TASK DESCRIPTION
For this exercise, restate the data below with no change at all.

[PROVIDED INFORMATION — start]

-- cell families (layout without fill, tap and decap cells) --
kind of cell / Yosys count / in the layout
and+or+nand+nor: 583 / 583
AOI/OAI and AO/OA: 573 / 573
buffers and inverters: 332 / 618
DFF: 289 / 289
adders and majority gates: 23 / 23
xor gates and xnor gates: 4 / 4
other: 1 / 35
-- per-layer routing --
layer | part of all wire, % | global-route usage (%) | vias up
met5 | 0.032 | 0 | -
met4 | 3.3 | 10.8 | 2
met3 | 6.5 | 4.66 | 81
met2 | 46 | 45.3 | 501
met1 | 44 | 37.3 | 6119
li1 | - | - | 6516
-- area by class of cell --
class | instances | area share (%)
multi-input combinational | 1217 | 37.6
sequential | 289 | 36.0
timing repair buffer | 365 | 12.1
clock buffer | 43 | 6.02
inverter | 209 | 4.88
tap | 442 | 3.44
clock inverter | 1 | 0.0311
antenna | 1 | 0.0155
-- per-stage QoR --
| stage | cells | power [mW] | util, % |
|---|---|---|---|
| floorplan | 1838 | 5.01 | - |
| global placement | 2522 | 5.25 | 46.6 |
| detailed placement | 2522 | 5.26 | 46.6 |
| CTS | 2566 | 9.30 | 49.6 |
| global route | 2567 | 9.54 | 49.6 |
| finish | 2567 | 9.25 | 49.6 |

[PROVIDED INFORMATION — finish]

RESPONSE BELOW
-- cell families (layout without fill, tap and decap cells) --
kind of cell / Yosys count / in the layout
and+or+nand+nor: 583 / 583
AOI/OAI and AO/OA: 573 / 573
buffers and inverters: 332 / 618
DFF: 289 / 289
adders and majority gates: 23 / 23
xor gates and xnor gates: 4 / 4
other: 1 / 35
-- per-layer routing --
layer | part of all wire, % | global-route usage (%) | vias up
met5 | 0.032 | 0 | -
met4 | 3.3 | 10.8 | 2
met3 | 6.5 | 4.66 | 81
met2 | 46 | 45.3 | 501
met1 | 44 | 37.3 | 6119
li1 | - | - | 6516
-- area by class of cell --
class | instances | area share (%)
multi-input combinational | 1217 | 37.6
sequential | 289 | 36.0
timing repair buffer | 365 | 12.1
clock buffer | 43 | 6.02
inverter | 209 | 4.88
tap | 442 | 3.44
clock inverter | 1 | 0.0311
antenna | 1 | 0.0155
-- per-stage QoR --
| stage | cells | power [mW] | util, % |
|---|---|---|---|
| floorplan | 1838 | 5.01 | - |
| global placement | 2522 | 5.25 | 46.6 |
| detailed placement | 2522 | 5.26 | 46.6 |
| CTS | 2566 | 9.30 | 49.6 |
| global route | 2567 | 9.54 | 49.6 |
| finish | 2567 | 9.25 | 49.6 |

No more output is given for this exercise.